▶ _TASK INPUTS_

++++++++++

Background: an optimization exercise with open tools, aiming at small area and a short achievable clock period. Do not read the settings as production practice. Function was checked by simulation only, so behaviour that the tests miss may differ from the original.

Design ecc80_codec, start of the top module:
module ecc80_codec (
    input  wire        clk,
    input  wire        rst,
    input  wire        enc_valid_i,
    input  wire [63:0] enc_data_i,
    output reg         enc_valid_o,
    output reg  [15:0] enc_check_o,
    input  wire        dec_valid_i,
    input  wire [79:0] dec_cw_i,
    output reg         dec_valid_o,
    output reg  [63:0] dec_data_o,
    output reg  [15:0] dec_check_o,
    output reg  [1:0]  dec_err_o
);
For scale: about 360 flip-flops, about 250 I/O pins.
==> flow/config.mk <==
export PLATFORM = sky130hd
export DESIGN_NAME = ecc80_codec
export DESIGN_NICKNAME = ecc80_codec
export VERILOG_FILES = /design/flow/design.v
export SDC_FILE = /design/flow/constraint.sdc
export NUM_CORES = 4
export LEC_CHECK = 0
export CAP_MARGIN = 20
export CORE_MARGIN = 2
export CORE_UTILIZATION = 55
export PLACE_DENSITY = 0.7
export SLEW_MARGIN = 70
==> flow/constraint.sdc <==
create_clock -name core_clock -period 22.0 [get_ports {clk}]
set_input_delay 4.4000 -clock core_clock [delete_from_list [all_inputs] [get_ports {clk}]]
set_output_delay 4.4000 -clock core_clock [all_outputs]
set_load 0.01 [all_outputs]
standard.sh (not shown) runs the stock make flow with config.mk's settings and CLKGATE_MAP_FILE= SYNTH_SCRIPT=/design/flow/synth_recipe.tcl, a recipe that flattens the netlist after the stock synthesis.
==> flow/flow/run.sh <==
#!/bin/bash
# The standard layout (the standard.sh), with four changes:
#  - synthesis maps the logic with flow/abc_map.script (an area-oriented ABC
#    mapping: dch, map -a, then ABC's own buffering and sizing) in place of
#    ORFS's abc_speed.script. It runs on a copy of ORFS's scripts folder in
#    which only abc_speed.script is replaced; flip-flops are mapped before ABC
#    runs, so the registers are exactly those of the standard synthesis;
#  - synthesis runs without Yosys's extract_fa (ADDER_MAP_FILE empty), so the
#    parity and GF(2^7) logic is not cut into half-adder cells before ABC;
#  - clock tree synthesis runs without dummy loads (-dont_use_dummy_load);
#  - the buffers that buffer_ports puts on every input and output port are
#    sky130_fd_sc_hd__buf_1 instead of the cell OpenROAD picks by default.
# Each make call's whole output goes to its own log in the work folder
# (synth.log, standard.log); ORFS also keeps each step's log under orfs/logs/.
set -euo pipefail
cd "$(dirname "$0")/.."
rm -rf synth_scripts
cp -r "$FLOW_HOME/scripts" synth_scripts
cp flow/abc_map.script synth_scripts/abc_speed.script
bash standard.sh "ADDER_MAP_FILE=" "SCRIPTS_DIR=$PWD/synth_scripts" synth > synth.log 2>&1
bash standard.sh "ADDER_MAP_FILE=" "BUFFER_PORTS_ARGS=-buffer_cell sky130_fd_sc_hd__buf_1" \
    "CTS_ARGS=-sink_clustering_enable -repair_clock_nets -dont_use_dummy_load -sink_clustering_size 25 -sink_clustering_max_diameter 70" finish > standard.log 2>&1
==> flow/flow/abc_map.script <==
strash
dch
map -a
topo
stime -c
buffer -c
upsize -c
dnsize -c
The first run ran to the end with no violations.
Context: an optimization exercise on an open-source flow, tuned for small area, a short achievable clock period and few clock cycles. The choices shown serve that exercise and are no tape-out recipe. Where RTL was checked, it was by simulation tests only, not by an equivalence proof against the original. Only the layout flow was run in run 1; the RTL was not checked for function there.

## flow/run.sh

```bash
#!/bin/bash
# Standard ORFS layout (the standard.sh, standard synthesis), with the
# resizer's setup repair asked for extra slack so that it works on the paths
# that set the achieved period, and plain buffers on the ports.  The SDC
# (clock period, I/O delays) is unchanged.  Each tool's output goes to a log
# file in this folder.
set -euo pipefail
MARGIN=$(cat flow/margin.txt)
bash standard.sh SETUP_SLACK_MARGIN=$MARGIN TNS_END_PERCENT=100 MATCH_CELL_FOOTPRINT=0 \
  "BUFFER_PORTS_ARGS=-buffer_cell sky130_fd_sc_hd__buf_2" finish > flow_make.log 2>&1
```

## flow/margin.txt

```
34
```

## standard.sh

```bash
#!/bin/bash
# synth_recipe.tcl (not shown) runs the flow's synth.tcl, then flattens the netlist and writes it again
# the make line also repeats each setting of config.mk as NAME=value (left out here)
make -C /OpenROAD-flow-scripts/flow DESIGN_CONFIG=/design/flow/config.mk WORK_HOME=/design/flow/orfs CLKGATE_MAP_FILE= SYNTH_SCRIPT=/design/flow/synth_recipe.tcl "${@:-finish}"
```

## config.mk

```make
export PLATFORM = sky130hd
export DESIGN_NAME = cvu
export DESIGN_NICKNAME = cvu
export VERILOG_FILES = /design/flow/design.v
export SDC_FILE = /design/flow/constraint.sdc
export NUM_CORES = 4
export LEC_CHECK = 0
export CAP_MARGIN = 20
export CORE_MARGIN = 2
export CORE_UTILIZATION = 40
export SLEW_MARGIN = 20
```

## constraint.sdc

```tcl
create_clock -name core_clock -period 44.0 [get_ports {clk}]
set_input_delay 8.8000 -clock core_clock [delete_from_list [all_inputs] [get_ports {clk}]]
set_output_delay 8.8000 -clock core_clock [all_outputs]
set_load 0.01 [all_outputs]
```
This design comes from an exercise in tuning for small area, a short achievable clock period and few clock cycles on the open sky130 flow, not from production work. RTL that was checked went through simulation tests only; none was proved equivalent to the original.

## red
==> flow/design.v (excerpt) <==
module ite_cmac (
    input  wire         clk,
    input  wire         rst,
    output reg          ready,
    input  wire         key_load,
    input  wire [255:0] key,
    output reg          kcv_valid,
    output wire [23:0]  kcv,
    input  wire         msg_start,
    input  wire [15:0]  tenant,
    input  wire [15:0]  ns,
    input  wire [63:0]  lba,
    input  wire [31:0]  zgen,
    input  wire [31:0]  key_id,
    input  wire         blk_valid,
    output reg          blk_ready,
    input  wire [127:0] blk_data,
    output reg          tag_valid,
    output wire [127:0] tag
);
Size: about 710 I/O pins, about 0.062 mm² of cells after synthesis.
export LEC_CHECK = 0
export CAP_MARGIN = 20
export CELL_PAD_IN_SITES_DETAIL_PLACEMENT = 0
export CELL_PAD_IN_SITES_GLOBAL_PLACEMENT = 0
export CORE_MARGIN = 2
export CORE_UTILIZATION = 50
export PLACE_DENSITY = 0.65
export SLEW_MARGIN = 20
export SYNTH_HIERARCHICAL = 1
create_clock -name core_clock -period 10.0 [get_ports {clk}]
run.sh (not shown) runs the stock make flow with config.mk's settings and CLKGATE_MAP_FILE= SYNTH_SCRIPT=/design/flow/synth_recipe.tcl, a recipe that flattens the netlist after the stock synthesis.
red ran to completion and came out clean on the timing, design-rule and antenna checks.
Relative to red, the following input files were edited for blue:
- SETUP_SLACK_MARGIN: unset -> 5
## What came out
The log for blue ends in global routing (5_1_grt) with error GRT-0232, so the run never completed.
red: done, clean on timing, DRC and antenna
On pre-CTS setup slack, the lower figure sits with red, not blue.
Comparing blue and red, the lower number of buffers created by CTS was measured on red.
From red to blue the numbers moved as follows: mux share of post-synthesis cell area stayed essentially flat, HPWL after detailed placement rose by about 0.5%.
In terms of cell count after placement, red and blue differ only marginally.
Sequential area share after synthesis across blue and red: no real change.
Comparing blue and red, number of cells upsized or downsized after cts is lower on red.
From blue to red, synthesized cell count did not move at all.
No run of this note included a check of the RTL's function; only the layout flow was run.

========
Another version of the RTL of ite_cmac (not shown whole).
Size in the first run: roughly 0.064 mm^2 of cells after synthesis.
Design ite_cmac, start of the top module:
module ite_cmac (
    input  wire         clk,
    input  wire         rst,
    output reg          ready,
    input  wire         key_load,
    input  wire [255:0] key,
    output reg          kcv_valid,
    output wire [23:0]  kcv,
    input  wire         msg_start,
    input  wire [15:0]  tenant,
    input  wire [15:0]  ns,
    input  wire [63:0]  lba,
    input  wire [31:0]  zgen,
    input  wire [31:0]  key_id,
    input  wire         blk_valid,
    output reg          blk_ready,
    input  wire [127:0] blk_data,
    output reg          tag_valid,
    output wire [127:0] tag
);
    localparam [1:0] K_L   = 2'd0,     
                     K_KCV = 2'd1,     
                     K_MSG = 2'd2;     
    reg          busy;         
    reg          waiting;      
    reg          kstart;       
    reg          kcap;         
    reg          k1start;      
    reg  [1:0]   kind;
    reg  [3:0]   rnd;          
    reg          last;         
    reg  [8:0]   blk;          
    reg  [127:0] state;        
    reg  [255:0] key_r;        
    reg  [255:0] kw;           
    reg  [127:0] k1;           
    reg  [31:0]  kid;          
    function [7:0] xtime;
        input [7:0] b;
        xtime = {b[6:0], 1'b0} ^ (b[7] ? 8'h1b : 8'h00);
    endfunction
    function [15:0] le16;
        input [15:0] v;
        le16 = {v[7:0], v[15:8]};
    endfunction
    function [31:0] le32;
        input [31:0] v;
        le32 = {v[7:0], v[15:8], v[23:16], v[31:24]};
    endfunction
    function [63:0] le64;
        input [63:0] v;
        le64 = {le32(v[31:0]), le32(v[63:32])};
    endfunction
    genvar g;
    wire [31:0] kw_last = kw[31:0];
    wire [31:0] kw_sub;
    aes_sbox u_ks0 (.a(kw_last[31:24]), .y(kw_sub[31:24]));
    aes_sbox u_ks1 (.a(kw_last[23:16]), .y(kw_sub[23:16]));
    aes_sbox u_ks2 (.a(kw_last[15:8]),  .y(kw_sub[15:8]));
    aes_sbox u_ks3 (.a(kw_last[7:0]),   .y(kw_sub[7:0]));
    reg [7:0] rcon;
    always @(*) begin
        case (rnd[3:1])
            3'd0:    rcon = 8'h01;    
            3'd1:    rcon = 8'h02;    
            3'd2:    rcon = 8'h04;
            3'd3:    rcon = 8'h08;
            3'd4:    rcon = 8'h10;
            3'd5:    rcon = 8'h20;
            default: rcon = 8'h40;    
  ...
export LEC_CHECK = 0
export CAP_MARGIN = 20
export CELL_PAD_IN_SITES_DETAIL_PLACEMENT = 0
export CELL_PAD_IN_SITES_GLOBAL_PLACEMENT = 0
export CORE_MARGIN = 2
export CORE_UTILIZATION = 50
export PLACE_DENSITY = 0.65
export SETUP_SLACK_MARGIN = 4.7
export SLEW_MARGIN = 20
export SYNTH_HIERARCHICAL = 1
create_clock -name core_clock -period 10.0 [get_ports {clk}]
standard.sh (not shown) runs the stock make flow with config.mk's settings and CLKGATE_MAP_FILE= SYNTH_SCRIPT=/design/flow/synth_recipe.tcl, a recipe that flattens the netlist after the stock synthesis.
==> flow/flow/run.sh <==
#!/bin/bash
set -o pipefail
export BUFFER_PORTS_ARGS="-buffer_cell sky130_fd_sc_hd__buf_1"
bash standard.sh finish > standard_flow.log 2>&1
status=$?
echo "standard.sh exit status $status"
exit $status
Testbench counts at the start, summed over its fixed seeds: cycles 115,872.
Next try:
GPL_TIMING_DRIVEN = 1   (was unset)
SETUP_SLACK_MARGIN = 4.5   (was 4.7)
Result:
- cell area came out lower by 3.1%
- via count came out lower by 1.8%
- count of clock-buffer cells in the layout is unchanged
- worst setup slack got worse by 0.12 ns
- hold slack barely changes
- utilization came out lower by 1.9 points
Next try:
CTS_CLUSTER_DIAMETER = 80   (was unset)
CTS_CLUSTER_SIZE = 30   (was unset)
GPL_TIMING_DRIVEN = unset   (was 1)
Effect: Area after synthesis is unchanged. Count of clock-buffer cells in the layout came out lower by 67. Final area is lower by 0.89%. Routed wire length shrinks by 0.69%. Register-to-register slack improved by 0.05 ns. Sequential share of layout area is higher by 0.26 points. Die area stays the same.

-- static timing again, ports no longer ideal --
Ports are ideal in the flow. The routed layouts listed here were re-timed in OpenROAD.
Step 1: set_driving_cell puts a clkbuf_16 on clk and a buf_2 on each other input, an assumption about the parent block.
Step 2 moves the port delays by t, midway between the first and last clock arrival at a register: inputs arrive t later, outputs are due t later. That takes back most of the time a late clock gives input paths.
Slacks: ideal ports / drivers / drivers and shift; pairs: ideal ports / drivers.
| run | shift t [ns] | slack for setup (ns) | worst register clock-pin slew, ns | worst slew at a driven data input, ns |
|---|---|---|---|---|
| red | 0.821 | 1.463 / 1.463 / 1.463 | 0.07 / 0.07 | 0.11 |
| the first run of note 2 | 0.814 | 4.716 / 4.716 / 4.716 | 0.07 / 0.07 | 0.19 |
| the second run of note 2 | 0.810 | 4.600 / 4.600 / 4.600 | 0.07 / 0.07 | 0.18 |
| the third run of note 2 | 0.782 | 4.652 / 4.652 / 4.652 | 0.12 / 0.12 | 0.17 |
After both steps setup and hold are still met in every run listed.
What follows belongs to an exercise in optimizing a design on an open flow for small area, a short achievable clock period and few clock cycles per item; a production flow would make more cautious choices. At most, simulation tests tie the RTL to the original design; equivalence was not proved.

Setup of job 1149:
// aes_core
module aes_core (
    input  wire         clk,
    input  wire         rst,          
    input  wire         key_load,     
    input  wire         key_len256,   
    input  wire [255:0] key_in,
    input  wire         start,        
    input  wire         decrypt,      
    input  wire [127:0] din,
    output wire         ready,
    output reg          done,         
    output wire [127:0] dout
);
Size in the first run: about 11000 cells after synthesis.
clock: 12.0 ns
lec_check: 0
cap_margin: 30
core_margin: 2
core_utilization: 50
cts_cluster_diameter: 60
cts_cluster_size: 30
gpl_routability_driven: 0
slew_margin: 30
standard.sh (not shown) runs the stock make flow with config.mk's settings and CLKGATE_MAP_FILE= SYNTH_SCRIPT=/design/flow/synth_recipe.tcl, a recipe that flattens the netlist after the stock synthesis.
==> flow/flow/run.sh <==
#!/bin/bash
# Layout flow: the standard flow (standard synthesis, floorplan, placement,
# CTS, routing) unchanged, except that timing repair aims for a setup slack of
# SETUP_SLACK_MARGIN ns (from flow/margin) instead of 0 against the 12 ns clock,
# so that the tools size and buffer the design for a shorter period.
set -euo pipefail
MARGIN=$(cat flow/margin)
echo "setup margin $MARGIN" > run.log
bash standard.sh SETUP_SLACK_MARGIN="$MARGIN" finish > standard.log 2>&1
echo "done" >> run.log
==> flow/flow/margin <==
8
Job 1149 finished end to end and its layout was clean on timing, DRC and antenna.
Testbench counts of job 1149, summed over its fixed seeds: cycles 10,301, blocks 768.
Modified inputs, job 307 compared to job 1149
- SLEW_MARGIN: 30 -> 20
- CTS_CLUSTER_DIAMETER: 60 -> unset
- GPL_ROUTABILITY_DRIVEN: 0 -> unset
- CTS_CLUSTER_SIZE: 30 -> unset
- CAP_MARGIN: 30 -> 20
==> comparison <==
Job 307 vs job 1149, time the worst path needs with I/O delays and setup went up by 0.013 ns.
In job 307 the critical path depth turned out 3 lower than in job 1149.
Final hold violation count came out exactly the same in job 307 and job 1149.
Number of placed cells counting well taps delta (job 307 -> job 1149): insignificant
Of job 307 and job 1149, job 307 shows the higher wire length on met1, with job 1149 below it.
Compared job 307 vs job 1149, and met3 layer usage reported by global route is down in job 307.
Looking at count of clock-buffer cells in the layout, job 307 sits 93 above job 1149.
Between job 1149 and job 307, required arrival time at the worst endpoint decreased.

++++++++++

▶ _TASK_
Your task is to write out, exactly, the line that contains "Testbench counts of" and each line after it to the end of the data, with no other lines.

▶ _RESULT FOR THIS EXERCISE_
Testbench counts of job 1149, summed over its fixed seeds: cycles 10,301, blocks 768.
Modified inputs, job 307 compared to job 1149
- SLEW_MARGIN: 30 -> 20
- CTS_CLUSTER_DIAMETER: 60 -> unset
- GPL_ROUTABILITY_DRIVEN: 0 -> unset
- CTS_CLUSTER_SIZE: 30 -> unset
- CAP_MARGIN: 30 -> 20
==> comparison <==
Job 307 vs job 1149, time the worst path needs with I/O delays and setup went up by 0.013 ns.
In job 307 the critical path depth turned out 3 lower than in job 1149.
Final hold violation count came out exactly the same in job 307 and job 1149.
Number of placed cells counting well taps delta (job 307 -> job 1149): insignificant
Of job 307 and job 1149, job 307 shows the higher wire length on met1, with job 1149 below it.
Compared job 307 vs job 1149, and met3 layer usage reported by global route is down in job 307.
Looking at count of clock-buffer cells in the layout, job 307 sits 93 above job 1149.
Between job 1149 and job 307, required arrival time at the worst endpoint decreased.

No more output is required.